Start of Data supplied

[config.mk]
export PLATFORM = sky130hd
export DESIGN_NAME = router_out_arbiter_flat
export DESIGN_NICKNAME = d
export VERILOG_FILES = /design/src/rtl/router_pkg.sv /design/src/rtl/router_out_arbiter_if.sv /design/src/rtl/router_rr_pick.sv /design/src/rtl/router_out_arbiter.sv /design/src/flat_wrapper.sv
export SDC_FILE = /design/constraint.sdc
export NUM_CORES = 1
export LEC_CHECK = 0
export CAP_MARGIN = 20
export CORE_AREA = 8 8 74 76
export DETAILED_ROUTE_END_ITERATION = 8
export DIE_AREA = 0 0 82 84
export PLACE_DENSITY_LB_ADDON = 0.3
export SKIP_CTS_REPAIR_TIMING = 1
export SLEW_MARGIN = 5
export SYNTH_ARGS = -nofsm -noshare
export SYNTH_HDL_FRONTEND = slang
export SYNTH_HIERARCHICAL = 1
export SYNTH_SLANG_ARGS = --single-unit
export TNS_END_PERCENT = 100
[constraint.sdc]
create_clock -name clock -period 2.3 [get_ports clock]
set_input_delay 0.46 -clock clock [delete_from_list [all_inputs] [get_ports clock]]
set_output_delay 0.46 -clock clock [all_outputs]
set_load 0.01 [all_outputs]
[src/rtl/router_pkg.sv]
// Shared types and constants for the router output arbiter slice.
package router_pkg;

  localparam int PORT_W  = 2;
  localparam int NPORTS  = 3;
  localparam int LEN_MSB = 7;
  localparam int LEN_LSB = 2;
  localparam int LEN_W   = LEN_MSB - LEN_LSB + 1;

  typedef enum logic [2:0] {
    ST_IDLE    = 3'd0,
    ST_HDR     = 3'd1,
    ST_PAYLOAD = 3'd2,
    ST_PARITY  = 3'd3,
    ST_DRAIN   = 3'd4
  } state_t;

  // (p + k) mod 3, for port rotation
  function automatic logic [PORT_W-1:0] port_add(input logic [PORT_W-1:0] p,
                                                 input int unsigned k);
    int unsigned s;
    s = (32'(p) + k) % 32'(NPORTS);
    return PORT_W'(s);
  endfunction

endpackage

[src/rtl/router_out_arbiter_if.sv]
// FIFO-side and egress-side signals of the output arbiter, bundled with modports.
interface router_out_arbiter_if
  import router_pkg::*;
#(
  parameter int DATA_W = 8
);
  logic              fifo_empty_0;
  logic              fifo_empty_1;
  logic              fifo_empty_2;
  logic [DATA_W-1:0] fifo_dout_0;
  logic [DATA_W-1:0] fifo_dout_1;
  logic [DATA_W-1:0] fifo_dout_2;
  logic              read_enb_0;
  logic              read_enb_1;
  logic              read_enb_2;
  logic              soft_reset_0;
  logic              soft_reset_1;
  logic              soft_reset_2;
  logic [DATA_W-1:0] data_out;
  logic              vld_out;
  logic              ready_in;
  logic [PORT_W-1:0] grant;
  logic              busy;
  logic              pkt_done;

  modport master (
    input  fifo_empty_0, fifo_empty_1, fifo_empty_2,
    input  fifo_dout_0, fifo_dout_1, fifo_dout_2,
    input  ready_in,
    output read_enb_0, read_enb_1, read_enb_2,
    output soft_reset_0, soft_reset_1, soft_reset_2,
    output data_out, vld_out, grant, busy, pkt_done
  );

  modport slave (
    output fifo_empty_0, fifo_empty_1, fifo_empty_2,
    output fifo_dout_0, fifo_dout_1, fifo_dout_2,
    output ready_in,
    input  read_enb_0, read_enb_1, read_enb_2,
    input  soft_reset_0, soft_reset_1, soft_reset_2,
    input  data_out, vld_out, grant, busy, pkt_done
  );

endinterface

[src/rtl/router_rr_pick.sv]
// Round-robin port picker: first non-empty port in order ptr+1, ptr+2, ptr.
module router_rr_pick
  import router_pkg::*;
(
  input  logic [PORT_W-1:0] i_ptr,
  input  logic [NPORTS-1:0] i_nonempty,
  output logic [PORT_W-1:0] o_port,
  output logic              o_found
);

  logic [PORT_W-1:0] w_idx;

  // Walk the order backwards so the highest-priority candidate is written last
  always_comb begin
    o_port  = '0;
    o_found = 1'b0;
    w_idx   = '0;
    for (int k = NPORTS; k >= 1; k--) begin
      w_idx = port_add(i_ptr, k);
      if (i_nonempty[w_idx]) begin
        o_port  = w_idx;
        o_found = 1'b1;
      end
    end
  end

endmodule

[src/rtl/router_out_arbiter.sv]
// Packet-granular round-robin scheduler sharing one egress link among three
// router FIFOs, with a stall timeout that aborts the packet and clears its FIFO.
module router_out_arbiter
  import router_pkg::*;
#(
  parameter int DATA_W  = 8,
  parameter int TIMEOUT = 30
)(
  input  logic                 clock,
  input  logic                 resetn,
  router_out_arbiter_if.master bus
);

  localparam int SW = (TIMEOUT > 2) ? $clog2(TIMEOUT) : 1;

  state_t              r_state;
  logic [PORT_W-1:0]   r_ptr;
  logic [PORT_W-1:0]   r_grant;
  logic [LEN_W-1:0]    r_cnt;
  logic [SW-1:0]       r_stall;
  logic [DATA_W-1:0]   r_data_p0;
  logic                r_vld_p0;
  logic [NPORTS-1:0]   r_soft;

  logic [NPORTS-1:0]   w_empty;
  logic [DATA_W-1:0]   w_head;
  logic [PORT_W-1:0]   w_pick;
  logic                w_found;
  logic                w_xfer;
  logic                w_load;
  logic                w_accept;
  logic                w_stall;
  logic                w_abort;
  logic [LEN_W-1:0]    w_len;
  logic [NPORTS-1:0]   w_rd;

  assign w_empty = {bus.fifo_empty_2, bus.fifo_empty_1, bus.fifo_empty_0};

  always_comb begin
    case (r_grant)
      2'd1:    w_head = bus.fifo_dout_1;
      2'd2:    w_head = bus.fifo_dout_2;
      default: w_head = bus.fifo_dout_0;
    endcase
  end

  router_rr_pick u_pick (
    .i_ptr      (r_ptr),
    .i_nonempty (~w_empty),
    .o_port     (w_pick),
    .o_found    (w_found)
  );

  assign w_xfer   = (r_state == ST_HDR) || (r_state == ST_PAYLOAD) || (r_state == ST_PARITY);
  // Gated by resetn so a FIFO never loses a byte on the reset edge
  assign w_load   = resetn && (!r_vld_p0 || bus.ready_in) && !w_empty[r_grant] && w_xfer;
  assign w_accept = r_vld_p0 && bus.ready_in;
  assign w_stall  = r_vld_p0 && !bus.ready_in;
  assign w_abort  = w_stall && (r_stall == SW'(TIMEOUT - 1));
  assign w_len    = w_head[LEN_MSB:LEN_LSB];
  assign w_rd     = w_load ? (NPORTS'(1) << r_grant) : '0;

  // Stage p0: FSM, counters and egress register
  always_ff @(posedge clock) begin
    if (!resetn) begin
      r_state   <= ST_IDLE;
      r_ptr     <= PORT_W'(2);
      r_grant   <= '0;
      r_cnt     <= '0;
      r_stall   <= '0;
      r_data_p0 <= '0;
      r_vld_p0  <= 1'b0;
      r_soft    <= '0;
    end else begin
      r_soft  <= '0;
      r_stall <= (w_abort || !w_stall) ? '0 : r_stall + 1'b1;
      if (w_abort) begin
        r_soft   <= NPORTS'(1) << r_grant;
        r_vld_p0 <= 1'b0;
        r_ptr    <= r_grant;
        r_state  <= ST_IDLE;
      end else begin
        if (w_load) begin
          r_data_p0 <= w_head;
          r_vld_p0  <= 1'b1;
        end else if (w_accept) begin
          r_vld_p0  <= 1'b0;
        end
        case (r_state)
          ST_IDLE: begin
            if (w_found) begin
              r_grant <= w_pick;
              r_state <= ST_HDR;
            end
          end
          ST_HDR: begin
            if (w_load) begin
              r_cnt   <= w_len;
              r_state <= (w_len == '0) ? ST_PARITY : ST_PAYLOAD;
            end
          end
          ST_PAYLOAD: begin
            if (w_load) begin
              r_cnt <= r_cnt - 1'b1;
              if (r_cnt == LEN_W'(1)) r_state <= ST_PARITY;
            end
          end
          ST_PARITY: begin
            if (w_load) r_state <= ST_DRAIN;
          end
          ST_DRAIN: begin
            if (w_accept) begin
              r_ptr   <= r_grant;
              r_state <= ST_IDLE;
            end
          end
          default: r_state <= ST_IDLE;
        endcase
      end
    end
  end

  assign bus.read_enb_0   = w_rd[0];
  assign bus.read_enb_1   = w_rd[1];
  assign bus.read_enb_2   = w_rd[2];
  assign bus.soft_reset_0 = r_soft[0];
  assign bus.soft_reset_1 = r_soft[1];
  assign bus.soft_reset_2 = r_soft[2];
  assign bus.data_out     = r_data_p0;
  assign bus.vld_out      = r_vld_p0;
  assign bus.grant        = r_grant;
  assign bus.busy         = (r_state != ST_IDLE);
  assign bus.pkt_done     = (r_state == ST_DRAIN) && w_accept;

endmodule

[src/flat_wrapper.sv]
// flat-port wrapper written by rule: the top's interface ports become plain ports
module router_out_arbiter_flat import router_pkg::*;
#(
  parameter int DATA_W  = 8,
  parameter int TIMEOUT = 30
)
  (clock, resetn, bus_fifo_empty_0, bus_fifo_empty_1, bus_fifo_empty_2, bus_fifo_dout_0, bus_fifo_dout_1, bus_fifo_dout_2, bus_ready_in, bus_read_enb_0, bus_read_enb_1, bus_read_enb_2, bus_soft_reset_0, bus_soft_reset_1, bus_soft_reset_2, bus_data_out, bus_vld_out, bus_grant, bus_busy, bus_pkt_done);
  router_out_arbiter_if #(.DATA_W(DATA_W)) bus_i ();
  input  logic clock;
  input  logic resetn;
  input wire logic [$bits(bus_i.fifo_empty_0)-1:0] bus_fifo_empty_0;
  input wire logic [$bits(bus_i.fifo_empty_1)-1:0] bus_fifo_empty_1;
  input wire logic [$bits(bus_i.fifo_empty_2)-1:0] bus_fifo_empty_2;
  input wire logic [$bits(bus_i.fifo_dout_0)-1:0] bus_fifo_dout_0;
  input wire logic [$bits(bus_i.fifo_dout_1)-1:0] bus_fifo_dout_1;
  input wire logic [$bits(bus_i.fifo_dout_2)-1:0] bus_fifo_dout_2;
  input wire logic [$bits(bus_i.ready_in)-1:0] bus_ready_in;
  output wire logic [$bits(bus_i.read_enb_0)-1:0] bus_read_enb_0;
  output wire logic [$bits(bus_i.read_enb_1)-1:0] bus_read_enb_1;
  output wire logic [$bits(bus_i.read_enb_2)-1:0] bus_read_enb_2;
  output wire logic [$bits(bus_i.soft_reset_0)-1:0] bus_soft_reset_0;
  output wire logic [$bits(bus_i.soft_reset_1)-1:0] bus_soft_reset_1;
  output wire logic [$bits(bus_i.soft_reset_2)-1:0] bus_soft_reset_2;
  output wire logic [$bits(bus_i.data_out)-1:0] bus_data_out;
  output wire logic [$bits(bus_i.vld_out)-1:0] bus_vld_out;
  output wire logic [$bits(bus_i.grant)-1:0] bus_grant;
  output wire logic [$bits(bus_i.busy)-1:0] bus_busy;
  output wire logic [$bits(bus_i.pkt_done)-1:0] bus_pkt_done;
  assign bus_i.fifo_empty_0 = bus_fifo_empty_0;
  assign bus_i.fifo_empty_1 = bus_fifo_empty_1;
  assign bus_i.fifo_empty_2 = bus_fifo_empty_2;
  assign bus_i.fifo_dout_0 = bus_fifo_dout_0;
  assign bus_i.fifo_dout_1 = bus_fifo_dout_1;
  assign bus_i.fifo_dout_2 = bus_fifo_dout_2;
  assign bus_i.ready_in = bus_ready_in;
  assign bus_read_enb_0 = bus_i.read_enb_0;
  assign bus_read_enb_1 = bus_i.read_enb_1;
  assign bus_read_enb_2 = bus_i.read_enb_2;
  assign bus_soft_reset_0 = bus_i.soft_reset_0;
  assign bus_soft_reset_1 = bus_i.soft_reset_1;
  assign bus_soft_reset_2 = bus_i.soft_reset_2;
  assign bus_data_out = bus_i.data_out;
  assign bus_vld_out = bus_i.vld_out;
  assign bus_grant = bus_i.grant;
  assign bus_busy = bus_i.busy;
  assign bus_pkt_done = bus_i.pkt_done;
  router_out_arbiter #(.DATA_W(DATA_W), .TIMEOUT(TIMEOUT)) u_core (.clock(clock), .resetn(resetn), .bus(bus_i));
endmodule
==> impl_results.md <==
- Outcome: completed
- RSZ-0062 raised after global routing: false
- Number of pins exceeding their max-slew limit in the final report: 0
- Placed inst area: 0.00246 mm2
- Int Pwr: 1490 uW
- Critical Path Fanout Max: 4
- Data required, critical path: 2.50 ns
- Power Density: 827 mW/mm2
- Worst endpoint data arrival time: 2.37 ns
- Number of placement rows: 24
- Count of cells along the worst hold path: 1
- Initial antenna violation count: 0
- Library cell with the largest summed area after synthesis: sky130_fd_sc_hd__dfxtp_1
- Sort of element at the start of the critical path: primary input
- Peak Freq: 462 MHz
- Final worst path period share: 94.2%
- Endpoint class of the critical path: flop
- Switching share of power: 32.4%
- Sequential cell fraction of total power: 30.8%
- Global router's overall resource usage: 14.3%
- Port Buffer Count: 48
- Number of maximum-capacitance violations: 0
- TNS Setup: 0 ns
- Horizontal die dimension: 82 um
- Routed wire length: 4740 um
- CTS HTree Levels: 2
- Routed length per placed instance: 14.5 um
- Maximum number of pins on one net before global-route repair: 24
- Number of iterations in the first detailed-routing pass: 5
- Synth top area share: 32.7%
- Share of post-route cells with drive strength above 1: 17.8%
- Final-report setup violation count: 0
- Skew-Pair Late Insertion Delay: 0.29 ns
- Global-route wire length before repair: 7910 um
- Number of fill cells: 392
- Proportion of synthesized chip area in sequential cells: 32.7%
- Depth of the worst register-to-register path: 9
- Worst-case headroom to the max-slew limit: 69.3%
- Diodes inserted: 0
- Part of the total power dissipated in the clock network: 30.5%
- Series of cell instances along the critical path: clkdlybuf4s50_1 -> inv_1 -> mux2i_2 -> o22ai_1 -> a211o_1 -> a21oi_2 -> a221oi_4 -> buf_4 -> a311oi_1
- Power dissipated by switching net loads: 715 uW
- Number of hold-slack violations in the final timing report: 0
- Finished Core Util: 62.5%
- Actual transition at the worst max-transition pin: 0.456 ns
- Synthesized instance count: 212
- Number of global-route vias before repair: 1,752
- Met1 routed wirelength after detailed routing: 2060 um
- Post-route minimum period: 2.17 ns
- CTS Buffer Depth: 2
- Synthesized area per cell: 8.65 um2
- TritonCTS clock tree: built
- Setup slack after layout: 0.134 ns
- Count of unique library cells instantiated by Yosys: 48
- Core area: 0.00426 mm2
- Placed wire-length estimate: 3530 um
- Number of nets with antenna violations after routing: 0
- Post-layout total power: 2200 uW
- Static leakage: 0.00109 uW
- Post-placement setup slack: -0.353 ns
- Number of nets in the layout: 315
- Crit path max-delay cell type: sky130_fd_sc_hd__clkdlybuf4s50_1
- Dominant register cell in the synthesized netlist: sky130_fd_sc_hd__dfxtp_1
- Type of the worst setup path: primary input to flop
- Delay contributed by the slowest stage of the critical path: 0.48 ns
- Worst hold path type: flop to flop
- CTS Buf Count: 5
- Initial core utilization: 43.0%
- Synth async-reset ratio: 0%
- Maximum ir drop on the vdd rail: 0.380 mV
- Root buffer cell: sky130_fd_sc_hd__clkbuf_8
- Number of enable-type register cells in the synthesized netlist: 0
- Number of warnings issued by yosys: 6
- Top Layer Used: met4
- GP Congestion: 0.830
- Die area: 0.00689 mm2
- Clock skew: 0.00925 ns
- Die span in y: 84 um
- Top cell types by occurrence after synthesis: 30 x sky130_fd_sc_hd__dfxtp_1, 20 x sky130_fd_sc_hd__nor2_1, 19 x sky130_fd_sc_hd__mux2i_1
- Top area cells in the synthesized netlist: sky130_fd_sc_hd__dfxtp_1 33%, sky130_fd_sc_hd__mux2i_1 10%, sky130_fd_sc_hd__ha_1 7.5%
- Netlist Area Pre-Place: 0.00183 mm2
- Drc violations: 0
- Total grt overflow: 0
- Detail-routed via count per cell: 5.30
- Area added between synthesis and finish: 45.2%
- Combinational cell fraction of total power: 38.7%
- Sum of met3 wire segment lengths after detailed routing: 346 um
- Reg clk slew, reported paths: 0.07 ns
- Most instantiated library cell after synthesis: sky130_fd_sc_hd__dfxtp_1
- Met2 wire len: 2260 um
- 1st-iter DRT viols: 68
- # clock sinks: 30
- Total vias in the final route: 1,734
- Number of top-level pins: 49
- Syn nets: 253
- Number of storage elements in the synthesis netlist: 30
- Final instance area: 0.00266 mm2
[worst paths after layout]
path                                        start           endpoint  slack [ns]
worst max register to register    u_core/r_ptr[0]  u_core/r_state[0]        0.15
worst min-delay path            u_core/r_stall[0]  u_core/r_stall[0]        0.47
worst min register to register  u_core/r_stall[0]  u_core/r_stall[0]        0.47
worst max-delay path             bus_fifo_empty_2  u_core/r_state[0]        0.13
[through the flow]
stage                     instances  hold slack (ns)
after floorplan                 212            0.433
after global placement          319            0.449
after detailed placement        319            0.462
after CTS                       327            0.477
after global routing            327            0.521
final                           327            0.467
[cells in the final DEF (no fill, tap or decap), types with 3 or more instances in the layout]
master	n
sky130_fd_sc_hd__clkbuf_2	3
sky130_fd_sc_hd__clkdlybuf4s50_1	41
sky130_fd_sc_hd__o21ai_0	8
sky130_fd_sc_hd__buf_4	18
sky130_fd_sc_hd__nor2b_1	14
sky130_fd_sc_hd__nor2_1	20
sky130_fd_sc_hd__inv_1	12
sky130_fd_sc_hd__ha_1	8
sky130_fd_sc_hd__and2_1	3
sky130_fd_sc_hd__a32o_1	4
sky130_fd_sc_hd__mux2i_1	17
sky130_fd_sc_hd__dlymetal6s2s_1	4
sky130_fd_sc_hd__nand3_1	3
sky130_fd_sc_hd__dfxtp_1	28
sky130_fd_sc_hd__a22oi_1	8
sky130_fd_sc_hd__nand2_1	13
sky130_fd_sc_hd__nand2b_1	4
sky130_fd_sc_hd__a21oi_1	11
sky130_fd_sc_hd__clkbuf_8	6
sky130_fd_sc_hd__and3_1	4
[kinds of logic (layout without fill, tap and decap cells)]
logic type / after synthesis / in the layout / share of synthesized area, %
simple gates: 78 / 78 / 23.1
compound gates: 47 / 47 / 19.0
flops: 30 / 30 / 32.7
buf+inv: 23 / 86 / 5.25
mux: 20 / 20 / 11.0
fa+ha+maj: 11 / 11 / 7.50
xor+xnor: 3 / 3 / 1.43
[worst max-delay path: cells and delay by family]
family / cells / cell delay [ns]
mux: 1 / 0.19
compound gates: 5 / 0.97
buf+inv: 3 / 0.74
[routing by layer]
metal  vias up  track usage [%]
met5         -                0
met3         7             5.39
met4         0             5.75
li1        873                -
met1       811             16.7
met2        43             22.5
[registers in the layout (all words and copies together), names as in the netlist]
register             flops
u_core/bus.data_out      8
u_core/r_stall           5
u_core/r_state           3
u_core/r_soft            3
u_core/r_cnt             6
u_core/bus.grant         2
u_core/r_ptr             2
u_core/bus.vld_out       1
[power by group through the flow]
stage / registers [uW] / clock network, uW / logic [uW]
6_report: 679 / 672 / 853
3_5_place_dp: 681 / 0 / 835
3_3_place_gp: 679 / 0 / 826
2_1_floorplan: 682 / 0 / 525
5_1_grt: 691 / 701 / 949
4_1_cts: 670 / 684 / 842
[layout make-up]
class / instances / area, um2 / share of cell area, %
clock inverter: 2 / 60.1 / 2.25
tap: 52 / 65.1 / 2.44
multi-input combinational: 159 / 1200 / 45.0
sequential: 30 / 603 / 22.6
inverter: 12 / 45.0 / 1.69
clock buffer: 6 / 82.6 / 3.10
timing repair buffer: 66 / 611 / 22.9
No activity file was read; power rests on OpenSTA's default activity.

End of Data supplied

Activity:
Copy each line from the data that features the string "egress".

Response box:
// FIFO-side and egress-side signals of the output arbiter, bundled with modports.
// Packet-granular round-robin scheduler sharing one egress link among three
  // Stage p0: FSM, counters and egress register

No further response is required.